NEW YORK — As part of its annual ritual, the UN General Assembly on Tuesday adopted six resolutions singling out Israel for criticism — without any of mention of the relentless Palestinian knife attacks, shooting, car-rammings, and incitement, and without a single resolution adopted on Russia, Saudi Arabia, China, Cuba, Venezuela, or anywhere else.
In total for this year’s session, the UNGA is set to enact 20 resolutions against Israel, and 3 on the rest of the world combined, before it breaks for Christmas holidays.

  • Click here for UN Watch’s full list, texts, and voting charts.
  • Click here for National Post and other news articles based on UN Watch’s reports.

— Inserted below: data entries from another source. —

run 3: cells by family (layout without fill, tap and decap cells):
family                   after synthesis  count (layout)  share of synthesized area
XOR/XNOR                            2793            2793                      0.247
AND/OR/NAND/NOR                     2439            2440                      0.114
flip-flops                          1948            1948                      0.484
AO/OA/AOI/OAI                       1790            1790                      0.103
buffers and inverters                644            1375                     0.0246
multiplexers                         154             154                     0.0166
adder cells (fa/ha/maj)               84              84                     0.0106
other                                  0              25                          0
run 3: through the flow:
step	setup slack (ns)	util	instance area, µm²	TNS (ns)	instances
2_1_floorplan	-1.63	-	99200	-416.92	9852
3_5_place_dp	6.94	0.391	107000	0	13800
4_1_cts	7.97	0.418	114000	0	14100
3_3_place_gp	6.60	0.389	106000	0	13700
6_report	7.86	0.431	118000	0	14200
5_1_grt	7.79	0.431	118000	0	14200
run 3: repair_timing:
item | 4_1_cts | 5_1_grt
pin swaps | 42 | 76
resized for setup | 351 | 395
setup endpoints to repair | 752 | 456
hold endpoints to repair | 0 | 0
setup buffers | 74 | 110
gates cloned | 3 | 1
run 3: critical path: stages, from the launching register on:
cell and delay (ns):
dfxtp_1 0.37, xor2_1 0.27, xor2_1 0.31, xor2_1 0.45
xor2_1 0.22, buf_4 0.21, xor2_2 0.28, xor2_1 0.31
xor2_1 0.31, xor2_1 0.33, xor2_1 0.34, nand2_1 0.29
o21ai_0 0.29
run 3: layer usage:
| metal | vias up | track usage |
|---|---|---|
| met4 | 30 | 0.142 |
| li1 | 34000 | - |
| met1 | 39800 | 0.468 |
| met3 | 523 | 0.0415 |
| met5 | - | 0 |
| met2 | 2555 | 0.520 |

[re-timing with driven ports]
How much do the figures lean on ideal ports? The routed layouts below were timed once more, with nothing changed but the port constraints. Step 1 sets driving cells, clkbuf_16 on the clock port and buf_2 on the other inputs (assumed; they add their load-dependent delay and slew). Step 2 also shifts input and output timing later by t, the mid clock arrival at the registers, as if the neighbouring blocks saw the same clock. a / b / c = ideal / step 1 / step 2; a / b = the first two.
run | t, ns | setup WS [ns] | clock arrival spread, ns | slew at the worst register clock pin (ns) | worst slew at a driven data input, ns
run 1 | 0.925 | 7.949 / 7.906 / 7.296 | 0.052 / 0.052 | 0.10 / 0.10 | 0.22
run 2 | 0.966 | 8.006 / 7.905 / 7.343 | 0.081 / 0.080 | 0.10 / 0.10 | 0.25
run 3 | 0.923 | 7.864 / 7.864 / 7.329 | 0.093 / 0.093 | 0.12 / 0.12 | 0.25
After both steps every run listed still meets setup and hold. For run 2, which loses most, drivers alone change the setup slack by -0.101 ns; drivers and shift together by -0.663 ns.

Importantly, as also documented by UN Watch, Canada’s new government under Prime Minister Justin Trudeau has in its first votes this month quietly continued the same solid opposition to the biased UN resolutions as shown by the previous Harper government, joining the U.S. and Australia.

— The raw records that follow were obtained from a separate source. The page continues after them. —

This is an optimization exercise on Yosys and OpenROAD, whose aim is small area, a short achievable clock period and few clock cycles, not a production implementation. Only simulation tests tie the RTL to the original design; equivalence was not proved.

$ cat flow/flow/run.sh
#!/bin/bash
# The standard layout (standard.sh: ORFS synthesis through finish), with
# two changes: repair_timing aims for 22.8 ns of setup slack, and buffer_ports gives each input and output port a
# sky130_fd_sc_hd__buf_2 instead of the cell it picks by default.
# The full output of the ORFS run goes to standard.log here; ORFS keeps each
# step's own log under orfs/logs/.
set -euo pipefail
bash standard.sh "BUFFER_PORTS_ARGS=-buffer_cell sky130_fd_sc_hd__buf_2" SETUP_SLACK_MARGIN=22.8 finish > standard.log 2>&1
$ cat flow/standard.sh
#!/bin/bash
# synth_recipe.tcl (not shown) runs the flow's synth.tcl, then flattens the netlist and writes it again
# the make line also repeats each setting of config.mk as NAME=value (left out here)
make -C /OpenROAD-flow-scripts/flow DESIGN_CONFIG=/design/flow/config.mk WORK_HOME=/design/flow/orfs CLKGATE_MAP_FILE= SYNTH_SCRIPT=/design/flow/synth_recipe.tcl "${@:-finish}"
$ cat flow/config.mk
export PLATFORM = sky130hd
export DESIGN_NAME = flush_dot4
export DESIGN_NICKNAME = flush_dot4
export VERILOG_FILES = /design/flow/design.v
export SDC_FILE = /design/flow/constraint.sdc
export NUM_CORES = 4
export LEC_CHECK = 0
export ABC_AREA = 1
export ABC_CLOCK_PERIOD_IN_PS = 7000
export CAP_MARGIN = 20
export CELL_PAD_IN_SITES_DETAIL_PLACEMENT = 2
export CELL_PAD_IN_SITES_GLOBAL_PLACEMENT = 4
export CORE_MARGIN = 2
export CORE_UTILIZATION = 30
export PLACE_DENSITY = 0.45
export SLEW_MARGIN = 20
$ cat flow/constraint.sdc
create_clock -name core_clock -period 30.0 [get_ports {clk}]
set_input_delay 6.0000 -clock core_clock [delete_from_list [all_inputs] [get_ports {clk}]]
set_output_delay 6.0000 -clock core_clock [all_outputs]
set_load 0.01 [all_outputs]
$ cat flow/design.v
module flush_elem (
    input  wire [5:0] fh,       
    input  wire [7:0] x,
    output wire [7:0] sv,
    output wire [4:0] ex,
    output wire [2:0] tz,
    output wire       is_inf,
    output wire       is_nan
);
    wire i4 = fh[0], i8 = fh[1], e43 = fh[2], e52 = fh[3], e23 = fh[4], e32 = fh[5];
    wire h43 = |x[6:3], h52 = |x[6:2], h23 = |x[4:3], h32 = |x[4:2];
    wire [3:0] m = ({4{e43}} & {h43, x[2:0]})        | ({4{e52}} & {1'b0, h52, x[1:0]}) |
                   ({4{e23}} & {h23, x[2:0]})        | ({4{e32}} & {1'b0, h32, x[1:0]});
    wire       s = ((e43 | e52) & x[7]) | ((e23 | e32) & x[5]);
    wire [4:0] fpv = s ? (5'd0 - {1'b0, m}) : {1'b0, m};
    assign sv = ({8{i8}} & x) | ({8{i4}} & {{4{x[3]}}, x[3:0]}) | {{3{fpv[4]}}, fpv};
    assign ex = ({5{e43}} & {1'b0, x[6:4], x[3] | ~h43}) | ({5{e52}} & {x[6:3], x[2] | ~h52}) |
                ({5{e23}} & {3'd0, x[4], x[3] | ~h23})   | ({5{e32}} & {2'd0, x[4:3], x[2] | ~h32});
    assign is_nan = (e43 & (&x[6:0])) | (e52 & (&x[6:2]) & (|x[1:0]));
    assign is_inf = e52 & (&x[6:2]) & ~|x[1:0];
    wire [7:0] tv = (i8 | i4) ? x : {4'd0, m};
    assign tz = tv[0] ? 3'd0 : tv[1] ? 3'd1 : tv[2] ? 3'd2 : tv[3] ? 3'd3 :
                tv[4] ? 3'd4 : tv[5] ? 3'd5 : tv[6] ? 3'd6 : 3'd7;
endmodule
module flush_term (
    input  wire [5:0]        fh_a,     
    input  wire [5:0]        fh_b,
    input  wire [7:0]        a,
    input  wire [7:0]        b,
    input  wire              en,
    input  wire [7:0]        bx,       
    output wire [7:0]        sa,       
    output wire [7:0]        sb,
    output wire              neg,      
    output wire [5:0]        amt,      
    output wire [3:0]        tz,       
    output wire              is_nan,
    output wire              is_pinf,
    output wire              is_ninf
);
    wire       ia, ib, na, nb;
    wire [7:0] sva, svb;
    wire [4:0] ea, eb;
    wire [2:0] tza, tzb;
    flush_elem dec_a (.fh(fh_a), .x(a), .sv(sva), .ex(ea), .tz(tza), .is_inf(ia), .is_nan(na));
    flush_elem dec_b (.fh(fh_b), .x(b), .sv(svb), .ex(eb), .tz(tzb), .is_inf(ib), .is_nan(nb));
    wire za  = (sva == 8'd0);
    wire zb  = (svb == 8'd0);
    wire nan = na | nb | (ia & zb) | (ib & za);
    wire inf = ia | ib;
    wire num = en & ~nan & ~inf;
    wire sgn = sva[7] ^ svb[7];
    wire nz  = num & ~za & ~zb;
    assign is_nan  = en & nan;
    assign is_pinf = en & ~nan & inf & ~sgn;
    assign is_ninf = en & ~nan & inf &  sgn;
    assign sa      = num ? sva : 8'd0;
    assign sb      = svb;
    wire [3:0] tzs = {1'b0, tza} + {1'b0, tzb};
    assign tz = nz ? tzs : 4'd15;
    wire [7:0] ts, tc, t;
    flush_csa #(8) u_tc (.x({3'd0, ea}), .y({3'd0, eb}), .z(bx), .s(ts), .c(tc));
    flush_add #(8) u_ta (.a(ts), .b(tc), .cin(1'b0), .s(t));
    wire [7:0] n1 = ~t;                                            
    wire [3:0] rm1 = (n1[7:4] != 4'd0) ? 4'd15 : n1[3:0];
    assign neg     = t[7];
    assign amt     = neg ? {2'b00, ~rm1} : t[5:0];
endmodule
module flush_prod (
    input  wire [7:0]  sa,
    input  wire [7:0]  sb,
    output wire [15:0] p
);
    flush_mul8 u_mul (.a(sa), .b(sb), .p(p));
endmodule
module flush_lane (
    input  wire [15:0] p,
    input  wire        neg,
    input  wire [5:0]  w,
    input  wire [3:0]  tz,       
    input  wire [6:0]  hth,      
    input  wire        gz,       
    output wire [69:0] z,
    output wire        ru,       
    output wire        inx,      
    output wire        ovf       
);
    wire [14:0] xm = p[14:0] ^ {15{p[15]}};
    wire [15:0] xb = {xm, 1'b1};
    wire        i3 = |xb[15:8];
    wire [7:0]  y3 = i3 ? xb[15:8] : xb[7:0];
    wire        i2 = |y3[7:4];
    wire [3:0]  y2 = i2 ? y3[7:4] : y3[3:0];
    wire        i1 = |y2[3:2];
    wire [1:0]  y1 = i1 ? y2[3:2] : y2[1:0];
    wire [3:0]  bln = {i3, i2, i1, y1[1]};
    wire       nz  = (tz != 4'd15);
    wire       pw  = ~p[15] & (bln == tz + 4'd1);
    wire [6:0] tot = {3'd0, bln} + {1'b0, w};
    assign ovf = nz & ~neg & (gz | (tot > hth) | ((tot == hth) & ~pw));
    wire [16:0] x1 = w[0] ? {p, 1'b0}   : {p[15], p};
    wire [18:0] x2 = w[1] ? {x1, 2'b0}  : {{2{x1[16]}}, x1};
    wire [22:0] x3 = w[2] ? {x2, 4'b0}  : {{4{x2[18]}}, x2};
    wire [30:0] x4 = w[3] ? {x3, 8'b0}  : {{8{x3[22]}}, x3};
    wire        sticky = (tz < ~w[3:0]);
    assign ru  = neg & x4[15] & (x4[16] | sticky);
    assign inx = neg & (x4[15] | sticky);
    wire [30:0] xr = neg ? {{16{x4[30]}}, x4[30:16]} : x4;
    wire [42:0] x5 = w[4] ? {xr[26:0], 16'b0} : {{12{xr[30]}}, xr};
    assign      z  = w[5] ? {x5[37:0], 32'b0} : {{27{x5[42]}}, x5};
endmodule
module flush_mul8 (
    input  wire [7:0]  a,
    input  wire [7:0]  b,
    output wire [15:0] p
);
    reg [15:0] row [0:8];
    integer i, j;
    always @* begin
        for (i = 0; i < 8; i = i + 1) begin
            row[i] = 16'd0;
            for (j = 0; j < 8; j = j + 1)
                row[i][i + j] = ((i == 7) ^ (j == 7)) ? ~(a[i] & b[j]) : (a[i] & b[j]);
        end
        row[8] = 16'h8100;
    end
    wire [15:0] s0, c0, s1, c1, s2, c2, s3, c3, s4, c4, s5, c5, s6, c6;
    flush_csa #(16) k0 (row[0], row[1], row[2], s0, c0);
    flush_csa #(16) k1 (row[3], row[4], row[5], s1, c1);
    flush_csa #(16) k2 (row[6], row[7], row[8], s2, c2);
    flush_csa #(16) k3 (s0, c0, s1, s3, c3);
    flush_csa #(16) k4 (c1, s2, c2, s4, c4);
    flush_csa #(16) k5 (s3, c3, s4, s5, c5);
    flush_csa #(16) k6 (s5, c5, c4, s6, c6);
    assign p = s6 + c6;     
endmodule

But the vast majority of countries, including EU member states for most of the resolutions, voted for the Palestinian-drafted condemnations.
At a time when not just France but numerous countries around the world are under assault by terrorists killing in the name of Islam and martyrdom — as Palestinians did this week while stabbing Israeli Jews — the UN’s surreal response is to reflexively condemn Israel in redundant, inflammatory, and one-sided resolutions.
One resolution, drafted every year by Syria, condemned the Jewish state for retaining the Golan Heights, demanding Israel hand the land and its people to Syria.
Oblivious to reality, the UN expressed grave concern over what it called “the halt in the peace process on the Syrian track.”
Oblivious to the fact that this track has been non-existent since Assad began massacring his own people and destroying his country, and that, understandably, Israelis may be less than enthusiastic at this moment in time to turn over the commanding heights to genocidal Assad or to genocidal ISIS, the resolution solemnly expressed “the hope that peace talks will soon resume from the point they had reached.”
Oblivious to the Sunni-Shiite civil war raging across the Middle East, engulfing Iraq, Syria, Iran, Lebanon, Yemen, and many other places, the resolution singled out Israel’s presence on the Golan as “the stumbling block in the way of achieving a just, comprehensive and lasting peace in the region.”
Oblivious to the fact that the Syrian regime is massacring its own people, causing millions to flee, the resolution absurdly called for more people to be subject to Assad’s rule, demanding that Israel “withdraw from all the occupied Syrian Golan.”
While the resolutions adopted this week claim to care about Palestinians, the U.N. proves itself oblivious to the hundreds of Palestinians who continue to be slaughtered, maimed and expelled by Assad’s forces.
The farce at the General Assembly underscores a simple fact: the U.N.’s automatic majority has no interest in truly helping Palestinians, nor in protecting anyone’s human rights; the goal of these ritual, one-sided condemnations remains the scapegoating of Israel.
The U.N.’s disproportionate assault against the Jewish state undermines the institutional credibility of what is supposed to be an impartial international body, and exposes the sores of politicization and selectivity that eat away at its founding mission, eroding the U.N. Charter promise of equal treatment to all nations large and small.
Social Media Impact
UN Watch Facebook posts reached more than 800,000 people this week. Click here to see why.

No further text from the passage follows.